## TASK INSTRUCTIONS:
Show all lines below holding the string "group".

## RECORDS SHOWN:
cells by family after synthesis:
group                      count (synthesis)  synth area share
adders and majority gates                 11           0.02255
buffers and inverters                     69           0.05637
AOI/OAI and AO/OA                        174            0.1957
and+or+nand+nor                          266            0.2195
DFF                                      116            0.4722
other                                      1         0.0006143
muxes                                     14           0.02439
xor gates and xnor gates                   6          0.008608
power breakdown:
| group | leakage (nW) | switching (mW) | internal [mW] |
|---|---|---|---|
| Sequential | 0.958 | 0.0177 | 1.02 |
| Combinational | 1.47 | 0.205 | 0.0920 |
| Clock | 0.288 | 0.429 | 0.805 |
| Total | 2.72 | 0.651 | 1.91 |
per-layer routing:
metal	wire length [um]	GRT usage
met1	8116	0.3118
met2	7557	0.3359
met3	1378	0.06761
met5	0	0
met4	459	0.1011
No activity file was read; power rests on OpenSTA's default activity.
**config.mk**
```make
export PLATFORM = sky130hd
export DESIGN_NAME = kdsf_ctrl
export DESIGN_NICKNAME = d
export VERILOG_FILES = /design/src/kdsf_pkg.sv /design/src/kdsf_ctrl.sv
export SDC_FILE = /design/constraint.sdc
export NUM_CORES = 1
export LEC_CHECK = 0
export BUFFER_PORTS_ARGS = -buffer_cell sky130_fd_sc_hd__buf_2
export CAP_MARGIN = 20
export CORE_MARGIN = 3
export CORE_UTILIZATION = 53
export CTS_BUF_LIST = sky130_fd_sc_hd__clkbuf_2
export DETAILED_ROUTE_END_ITERATION = 8
export GPL_TIMING_DRIVEN = 1
export PLACE_DENSITY = 0.84
export SYNTH_ARGS = -nofsm -noshare
export SYNTH_HDL_FRONTEND = slang
export SYNTH_SLANG_ARGS = --single-unit
export TNS_END_PERCENT = 1
```
**constraint.sdc**
```tcl
create_clock -name clk_i -period 2.2 [get_ports clk_i]
set_clock_uncertainty 0.15 [all_clocks]
set_input_delay 0.44 -clock clk_i [delete_from_list [all_inputs] [get_ports clk_i]]
set_output_delay 0.44 -clock clk_i [all_outputs]
set_load 0.05 [all_outputs]
```
**src/kdsf_pkg.sv**
```systemverilog
`default_nettype none

package kdsf_pkg;

  // Defaults for the top-level parameters
  localparam int MAX_LEN_DEF     = 1024;
  localparam int SYMBOL_BITS_DEF = 8;

  // Fixed field widths of the stream payload
  localparam int KIND_W   = 2;
  localparam int SYM_W    = 8;
  localparam int K_W      = 20;
  localparam int START_W  = 10;
  localparam int LENOUT_W = 11;

  // Transaction kinds
  localparam logic [KIND_W-1:0] KIND_APPEND = 2'd0;
  localparam logic [KIND_W-1:0] KIND_QUERY  = 2'd1;
  localparam logic [KIND_W-1:0] KIND_CLEAR  = 2'd2;

  // Controller states
  typedef enum logic [4:0] {
    S_IDLE, S_INIT_RD, S_INIT_WR, S_KEY_RD, S_KEY_A, S_KEY_B,
    S_CI_RD, S_CI_LD, S_CJ_RD, S_CJ_CMP, S_CI_WR, S_STEP,
    S_SA_RD, S_SA_WR, S_K_RD, S_K_RANK, S_K_SA, S_K_TEST, S_K_TJ,
    S_K_EQ, S_K_WR, S_W_RD, S_W_CMP, S_REPORT
  } st_e;

  // Datapath micro-operations
  typedef enum logic [4:0] {
    OP_NONE, OP_ACCEPT, OP_INIT_RD, OP_INIT_WR, OP_KEY_RD, OP_KEY_A, OP_KEY_B,
    OP_CI_RD, OP_CI_LD, OP_CJ_RD, OP_CJ_CMP, OP_CI_WR, OP_STEP,
    OP_SA_RD, OP_SA_WR, OP_K_RD, OP_K_RANK, OP_K_SA, OP_K_TEST, OP_K_TJ,
    OP_K_EQ, OP_K_WR, OP_W_RD, OP_W_CMP, OP_REPORT
  } op_e;

  typedef struct packed {
    op_e op;
  } cmd_t;

  typedef struct packed {
    logic i_last;
    logic j_last;
    logic len_zero;
    logic k_in_zero;
    logic ord_valid;
    logic step_more;
    logic rank_zero;
    logic can_cmp;
    logic ch_eq;
    logic k_fits;
    logic out_free;
  } sts_t;

endpackage

`default_nettype wire

```
**src/kdsf_ctrl.sv**
```systemverilog
`default_nettype none

module kdsf_ctrl (
  input  wire logic                        clk_i,
  input  wire logic                        rst_ni,
  input  wire logic                        in_valid_i,
  input  wire logic [kdsf_pkg::KIND_W-1:0] kind_i,
  input  wire kdsf_pkg::sts_t              sts_i,
  output logic                             in_ready_o,
  output kdsf_pkg::cmd_t                   cmd_o
);

  kdsf_pkg::st_e state_q, state_d;

  always_ff @(posedge clk_i or negedge rst_ni) begin
    if (!rst_ni) begin
      state_q <= kdsf_pkg::S_IDLE;
    end else begin
      state_q <= state_d;
    end
  end

  // Next state and command
  always_comb begin
    state_d    = state_q;
    cmd_o.op   = kdsf_pkg::OP_NONE;
    in_ready_o = 1'b0;
    unique case (state_q)
      kdsf_pkg::S_IDLE: begin
        in_ready_o = 1'b1;
        if (in_valid_i) begin
          cmd_o.op = kdsf_pkg::OP_ACCEPT;
          if (kind_i == kdsf_pkg::KIND_QUERY) begin
            priority if (sts_i.len_zero || sts_i.k_in_zero) state_d = kdsf_pkg::S_REPORT;
            else if (sts_i.ord_valid) state_d = kdsf_pkg::S_W_RD;
            else state_d = kdsf_pkg::S_INIT_RD;
          end
        end
      end
      kdsf_pkg::S_INIT_RD: begin
        cmd_o.op = kdsf_pkg::OP_INIT_RD;
        state_d  = kdsf_pkg::S_INIT_WR;
      end
      kdsf_pkg::S_INIT_WR: begin
        cmd_o.op = kdsf_pkg::OP_INIT_WR;
        state_d  = sts_i.i_last ? kdsf_pkg::S_KEY_RD : kdsf_pkg::S_INIT_RD;
      end
      kdsf_pkg::S_KEY_RD: begin
        cmd_o.op = kdsf_pkg::OP_KEY_RD;
        state_d  = kdsf_pkg::S_KEY_A;
      end
      kdsf_pkg::S_KEY_A: begin
        cmd_o.op = kdsf_pkg::OP_KEY_A;
        state_d  = kdsf_pkg::S_KEY_B;
      end
      kdsf_pkg::S_KEY_B: begin
        cmd_o.op = kdsf_pkg::OP_KEY_B;
        state_d  = sts_i.i_last ? kdsf_pkg::S_CI_RD : kdsf_pkg::S_KEY_RD;
      end
      kdsf_pkg::S_CI_RD: begin
        cmd_o.op = kdsf_pkg::OP_CI_RD;
        state_d  = kdsf_pkg::S_CI_LD;
      end
      kdsf_pkg::S_CI_LD: begin
        cmd_o.op = kdsf_pkg::OP_CI_LD;
        state_d  = kdsf_pkg::S_CJ_RD;
      end
      kdsf_pkg::S_CJ_RD: begin
        cmd_o.op = kdsf_pkg::OP_CJ_RD;
        state_d  = kdsf_pkg::S_CJ_CMP;
      end
      kdsf_pkg::S_CJ_CMP: begin
        cmd_o.op = kdsf_pkg::OP_CJ_CMP;
        state_d  = sts_i.j_last ? kdsf_pkg::S_CI_WR : kdsf_pkg::S_CJ_RD;
      end
      kdsf_pkg::S_CI_WR: begin
        cmd_o.op = kdsf_pkg::OP_CI_WR;
        state_d  = sts_i.i_last ? kdsf_pkg::S_STEP : kdsf_pkg::S_CI_RD;
      end
      kdsf_pkg::S_STEP: begin
        cmd_o.op = kdsf_pkg::OP_STEP;
        state_d  = sts_i.step_more ? kdsf_pkg::S_KEY_RD : kdsf_pkg::S_SA_RD;
      end
      kdsf_pkg::S_SA_RD: begin
        cmd_o.op = kdsf_pkg::OP_SA_RD;
        state_d  = kdsf_pkg::S_SA_WR;
      end
      kdsf_pkg::S_SA_WR: begin
        cmd_o.op = kdsf_pkg::OP_SA_WR;
        state_d  = sts_i.i_last ? kdsf_pkg::S_K_RD : kdsf_pkg::S_SA_RD;
      end
      kdsf_pkg::S_K_RD: begin
        cmd_o.op = kdsf_pkg::OP_K_RD;
        state_d  = kdsf_pkg::S_K_RANK;
      end
      kdsf_pkg::S_K_RANK: begin
        cmd_o.op = kdsf_pkg::OP_K_RANK;
        priority if (!sts_i.rank_zero) state_d = kdsf_pkg::S_K_SA;
        else if (sts_i.i_last) state_d = kdsf_pkg::S_W_RD;
        else state_d = kdsf_pkg::S_K_RD;
      end
      kdsf_pkg::S_K_SA: begin
        cmd_o.op = kdsf_pkg::OP_K_SA;
        state_d  = kdsf_pkg::S_K_TEST;
      end
      kdsf_pkg::S_K_TEST: begin
        cmd_o.op = kdsf_pkg::OP_K_TEST;
        state_d  = sts_i.can_cmp ? kdsf_pkg::S_K_TJ : kdsf_pkg::S_K_WR;
      end
      kdsf_pkg::S_K_TJ: begin
        cmd_o.op = kdsf_pkg::OP_K_TJ;
        state_d  = kdsf_pkg::S_K_EQ;
      end
      kdsf_pkg::S_K_EQ: begin
        cmd_o.op = kdsf_pkg::OP_K_EQ;
        state_d  = sts_i.ch_eq ? kdsf_pkg::S_K_TEST : kdsf_pkg::S_K_WR;
      end
      kdsf_pkg::S_K_WR: begin
        cmd_o.op = kdsf_pkg::OP_K_WR;
        state_d  = sts_i.i_last ? kdsf_pkg::S_W_RD : kdsf_pkg::S_K_RD;
      end
      kdsf_pkg::S_W_RD: begin
        cmd_o.op = kdsf_pkg::OP_W_RD;
        state_d  = kdsf_pkg::S_W_CMP;
      end
      kdsf_pkg::S_W_CMP: begin
        cmd_o.op = kdsf_pkg::OP_W_CMP;
        state_d  = (sts_i.k_fits || sts_i.i_last) ? kdsf_pkg::S_REPORT : kdsf_pkg::S_W_RD;
      end
      kdsf_pkg::S_REPORT: begin
        cmd_o.op = kdsf_pkg::OP_REPORT;
        if (sts_i.out_free) state_d = kdsf_pkg::S_IDLE;
      end
      default: state_d = kdsf_pkg::S_IDLE;
    endcase
  end

endmodule

`default_nettype wire

```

## EXERCISE RESPONSE:
group                      count (synthesis)  synth area share
| group | leakage (nW) | switching (mW) | internal [mW] |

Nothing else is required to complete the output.